>>
File: config.mk
export PLATFORM = sky130hd
export DESIGN_NAME = debounce_rpt
export DESIGN_NICKNAME = d
export VERILOG_FILES = /design/src/rtl/debounce_pkg.sv /design/src/rtl/debounce_chan.sv /design/src/rtl/debounce_rpt.sv
export SDC_FILE = /design/constraint.sdc
export NUM_CORES = 1
export LEC_CHECK = 0
export CORE_UTILIZATION = 51
export DETAILED_ROUTE_END_ITERATION = 7
export HOLD_SLACK_MARGIN = 0.03
export PLACE_DENSITY = 0.73
export SYNTH_ARGS = -nofsm -noshare
export SYNTH_HDL_FRONTEND = slang
export SYNTH_SLANG_ARGS = --single-unit
File: constraint.sdc
create_clock -name clk -period 3.6 [get_ports clk]
set_input_delay 0.36 -clock clk [delete_from_list [all_inputs] [get_ports clk]]
set_output_delay 0.36 -clock clk [all_outputs]
set_load 0.01 [all_outputs]
## src/rtl/audio_pkg.sv

```systemverilog
// Shared types and constants for the audio stream sequencer.
package audio_pkg;

    localparam int AUDIO_DATA_W = 24;
    localparam int DROP_CNT_W   = 16;

    typedef enum logic [2:0] {
        IDLE       = 3'd0,
        READ       = 3'd1,
        FILT       = 3'd2,
        WAIT       = 3'd3,
        WRITE_WAIT = 3'd4,
        WRITE      = 3'd5
    } stream_state_t;

endpackage

```

## src/rtl/audio_stream_ctrl_if.sv

```systemverilog
// Signal bundle between the sequencer, the codec FIFOs and the channel filters.
//
// Handshake: read, write and filt_strobe are single-cycle pulses. A pulse
// on read pops one stereo sample that read_ready advertised in the prior
// IDLE cycle. A pulse on write pushes writedata_* and is only issued after
// write_ready was seen high. A pulse on filt_strobe advances the filters by
// exactly one sample, using the held filt_in_* values.
interface audio_stream_ctrl_if
    import audio_pkg::*;
#(
    parameter int DATA_W = AUDIO_DATA_W
);
    logic              read_ready;
    logic [DATA_W-1:0] readdata_left;
    logic [DATA_W-1:0] readdata_right;
    logic              read;
    logic              write_ready;
    logic [DATA_W-1:0] writedata_left;
    logic [DATA_W-1:0] writedata_right;
    logic              write;
    logic [DATA_W-1:0] filt_in_left;
    logic [DATA_W-1:0] filt_in_right;
    logic              filt_strobe;
    logic [DATA_W-1:0] filt_out_left;
    logic [DATA_W-1:0] filt_out_right;

    modport master (
        input  read_ready, readdata_left, readdata_right, write_ready,
               filt_out_left, filt_out_right,
        output read, writedata_left, writedata_right, write,
               filt_in_left, filt_in_right, filt_strobe
    );

    modport slave (
        output read_ready, readdata_left, readdata_right, write_ready,
               filt_out_left, filt_out_right,
        input  read, writedata_left, writedata_right, write,
               filt_in_left, filt_in_right, filt_strobe
    );
endinterface

```

## src/rtl/audio_sample_hold.sv

```systemverilog
// Stereo load-enable register pair with synchronous clear.
module audio_sample_hold #(
    parameter int DATA_W = 24
) (
    input  logic              clk_i,
    input  logic              rst_i,
    input  logic              load_i,
    input  logic [DATA_W-1:0] left_i,
    input  logic [DATA_W-1:0] right_i,
    output logic [DATA_W-1:0] left_o,
    output logic [DATA_W-1:0] right_o
);
    logic [DATA_W-1:0] left_q;
    logic [DATA_W-1:0] right_q;

    // Capture both channels together; otherwise hold the last sample.
    always_ff @(posedge clk_i) begin
        if (rst_i) begin
            left_q  <= '0;
            right_q <= '0;
        end else if (load_i) begin
            left_q  <= left_i;
            right_q <= right_i;
        end
    end

    assign left_o  = left_q;
    assign right_o = right_q;
endmodule

```

## src/rtl/audio_stream_ctrl.sv

```systemverilog
// Sequencer: pop one codec sample, strobe the filters once, wait the filter
// latency, push the filtered pair to the codec DAC FIFO.
// Optional feature macro AUDIO_WR_TIMEOUT_EN: drop a sample that waits
// WR_TIMEOUT cycles for write_ready, counting drops in drop_count.
module audio_stream_ctrl
    import audio_pkg::*;
#(
    parameter int DATA_W     = AUDIO_DATA_W,
    parameter int FILT_LAT   = 1,
    parameter int WR_TIMEOUT = 4096
) (
    input  logic                  CLOCK_50,
    input  logic                  reset,
    audio_stream_ctrl_if.master   bus,
    output logic                  busy,
    output logic [DROP_CNT_W-1:0] drop_count,
    output stream_state_t         dbg_state_o
);
    localparam int LAT_W = (FILT_LAT > 1) ? $clog2(FILT_LAT) : 1;

    if (FILT_LAT < 1) begin : g_bad_filt_lat
        $error("FILT_LAT must be at least 1");
    end
    if (WR_TIMEOUT < 1) begin : g_bad_wr_timeout
        $error("WR_TIMEOUT must be at least 1");
    end

    stream_state_t    state_q, state_d;
    logic [LAT_W-1:0] lat_q, lat_d;
    logic             load_in;
    logic             load_out;
    logic             wr_expired;

`ifdef AUDIO_WR_TIMEOUT_EN
    localparam int TO_W = $clog2(WR_TIMEOUT + 1);

    logic [TO_W-1:0]       to_cnt_q;
    logic [DROP_CNT_W-1:0] drop_q;
    logic                  drop_evt;

    assign wr_expired = (to_cnt_q == TO_W'(WR_TIMEOUT - 1));
    assign drop_evt   = (state_q == WRITE_WAIT) && !bus.write_ready && wr_expired;

    // Stall timer: runs only while parked in WRITE_WAIT, restarts per sample.
    always_ff @(posedge CLOCK_50) begin
        if (reset) begin
            to_cnt_q <= '0;
        end else if (state_q == WRITE_WAIT) begin
            to_cnt_q <= to_cnt_q + 1'b1;
        end else begin
            to_cnt_q <= '0;
        end
    end

    // Saturating count of samples abandoned because the DAC FIFO stayed full.
    always_ff @(posedge CLOCK_50) begin
        if (reset) begin
            drop_q <= '0;
        end else if (drop_evt && (drop_q != '1)) begin
            drop_q <= drop_q + 1'b1;
        end
    end

    assign drop_count = drop_q;
`else
    assign wr_expired = 1'b0;
    assign drop_count = '0;
`endif

    // State and filter-latency counter registers.
    always_ff @(posedge CLOCK_50) begin
        if (reset) begin
            state_q <= IDLE;
            lat_q   <= '0;
        end else begin
            state_q <= state_d;
            lat_q   <= lat_d;
        end
    end

    // Next-state logic; write_ready wins over an expiring stall timer.
    always_comb begin
        state_d  = state_q;
        lat_d    = lat_q;
        load_in  = 1'b0;
        load_out = 1'b0;
        case (state_q)
            IDLE: begin
                if (bus.read_ready) begin
                    load_in = 1'b1;
                    state_d = READ;
                end
            end
            READ: state_d = FILT;
            FILT: begin
                lat_d   = LAT_W'(FILT_LAT - 1);
                state_d = WAIT;
            end
            WAIT: begin
                if (lat_q == '0) begin
                    load_out = 1'b1;
                    state_d  = WRITE_WAIT;
                end else begin
                    lat_d = lat_q - 1'b1;
                end
            end
            WRITE_WAIT: begin
                if (bus.write_ready) begin
                    state_d = WRITE;
                end else if (wr_expired) begin
                    state_d = IDLE;
                end
            end
            WRITE:   state_d = IDLE;
            default: state_d = IDLE;
        endcase
    end

    // Pulses and busy are pure state decodes, so they are glitch-free and
    // drop to zero in the cycle right after reset.
    always_comb begin
        bus.read        = (state_q == READ);
        bus.filt_strobe = (state_q == FILT);
        bus.write       = (state_q == WRITE);
        busy            = (state_q != IDLE);
    end

    assign dbg_state_o = state_q;

    audio_sample_hold #(.DATA_W(DATA_W)) u_filt_in_hold (
        .clk_i   (CLOCK_50),
        .rst_i   (reset),
        .load_i  (load_in),
        .left_i  (bus.readdata_left),
        .right_i (bus.readdata_right),
        .left_o  (bus.filt_in_left),
        .right_o (bus.filt_in_right)
    );

    audio_sample_hold #(.DATA_W(DATA_W)) u_writedata_hold (
        .clk_i   (CLOCK_50),
        .rst_i   (reset),
        .load_i  (load_out),
        .left_i  (bus.filt_out_left),
        .right_i (bus.filt_out_right),
        .left_o  (bus.writedata_left),
        .right_o (bus.writedata_right)
    );
endmodule

```

## src/flat_wrapper.sv

```systemverilog
// flat-port wrapper written by rule: the top's interface ports become plain ports
module audio_stream_ctrl_flat import audio_pkg::*;
#(
    parameter int DATA_W     = AUDIO_DATA_W,
    parameter int FILT_LAT   = 1,
    parameter int WR_TIMEOUT = 4096
)
  (CLOCK_50, reset, busy, drop_count, dbg_state_o, bus_read_ready, bus_readdata_left, bus_readdata_right, bus_write_ready, bus_filt_out_left, bus_filt_out_right, bus_read, bus_writedata_left, bus_writedata_right, bus_write, bus_filt_in_left, bus_filt_in_right, bus_filt_strobe);
  audio_stream_ctrl_if #(.DATA_W(DATA_W)) bus_i ();
  input  logic CLOCK_50;
  input  logic reset;
  output logic busy;
  output logic [DROP_CNT_W-1:0] drop_count;
  output stream_state_t dbg_state_o;
  input wire logic [$bits(bus_i.read_ready)-1:0] bus_read_ready;
  input wire logic [$bits(bus_i.readdata_left)-1:0] bus_readdata_left;
  input wire logic [$bits(bus_i.readdata_right)-1:0] bus_readdata_right;
  input wire logic [$bits(bus_i.write_ready)-1:0] bus_write_ready;
  input wire logic [$bits(bus_i.filt_out_left)-1:0] bus_filt_out_left;
  input wire logic [$bits(bus_i.filt_out_right)-1:0] bus_filt_out_right;
  output wire logic [$bits(bus_i.read)-1:0] bus_read;
  output wire logic [$bits(bus_i.writedata_left)-1:0] bus_writedata_left;
  output wire logic [$bits(bus_i.writedata_right)-1:0] bus_writedata_right;
  output wire logic [$bits(bus_i.write)-1:0] bus_write;
  output wire logic [$bits(bus_i.filt_in_left)-1:0] bus_filt_in_left;
  output wire logic [$bits(bus_i.filt_in_right)-1:0] bus_filt_in_right;
  output wire logic [$bits(bus_i.filt_strobe)-1:0] bus_filt_strobe;
  assign bus_i.read_ready = bus_read_ready;
  assign bus_i.readdata_left = bus_readdata_left;
  assign bus_i.readdata_right = bus_readdata_right;
  assign bus_i.write_ready = bus_write_ready;
  assign bus_i.filt_out_left = bus_filt_out_left;
  assign bus_i.filt_out_right = bus_filt_out_right;
  assign bus_read = bus_i.read;
  assign bus_writedata_left = bus_i.writedata_left;
  assign bus_writedata_right = bus_i.writedata_right;
  assign bus_write = bus_i.write;
  assign bus_filt_in_left = bus_i.filt_in_left;
  assign bus_filt_in_right = bus_i.filt_in_right;
  assign bus_filt_strobe = bus_i.filt_strobe;
  audio_stream_ctrl #(.DATA_W(DATA_W), .FILT_LAT(FILT_LAT), .WR_TIMEOUT(WR_TIMEOUT)) u_core (.CLOCK_50(CLOCK_50), .reset(reset), .bus(bus_i), .busy(busy), .drop_count(drop_count), .dbg_state_o(dbg_state_o));
endmodule
```

## config.mk

```make
export PLATFORM = sky130hd
export DESIGN_NAME = audio_stream_ctrl_flat
export DESIGN_NICKNAME = d
export VERILOG_FILES = /design/src/rtl/audio_pkg.sv /design/src/rtl/audio_stream_ctrl_if.sv /design/src/rtl/audio_sample_hold.sv /design/src/rtl/audio_stream_ctrl.sv /design/src/flat_wrapper.sv
export SDC_FILE = /design/constraint.sdc
export NUM_CORES = 1
export LEC_CHECK = 0
export CORE_ASPECT_RATIO = 1.25
export CORE_MARGIN = 8
export CORE_UTILIZATION = 44
export DETAILED_ROUTE_END_ITERATION = 6
export MAX_ROUTING_LAYER = met4
export PLACE_DENSITY_LB_ADDON = 0.2
export SYNTH_ARGS = -nofsm -noshare
export SYNTH_HDL_FRONTEND = slang
export SYNTH_SLANG_ARGS = --single-unit
```

## constraint.sdc

```tcl
create_clock -name CLOCK_50 -period 2.7 [get_ports CLOCK_50]
set_input_delay 0.81 -clock CLOCK_50 [delete_from_list [all_inputs] [get_ports CLOCK_50]]
set_output_delay 0.81 -clock CLOCK_50 [all_outputs]
set_load 0.005 [all_outputs]
```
<<
- _EXERCISE OBJECTIVE_: Lines from the records above that hold "only" are the ones to list.

- _FINISHED EXERCISE_:
// IDLE cycle. A pulse on write pushes writedata_* and is only issued after
    // Stall timer: runs only while parked in WRITE_WAIT, restarts per sample.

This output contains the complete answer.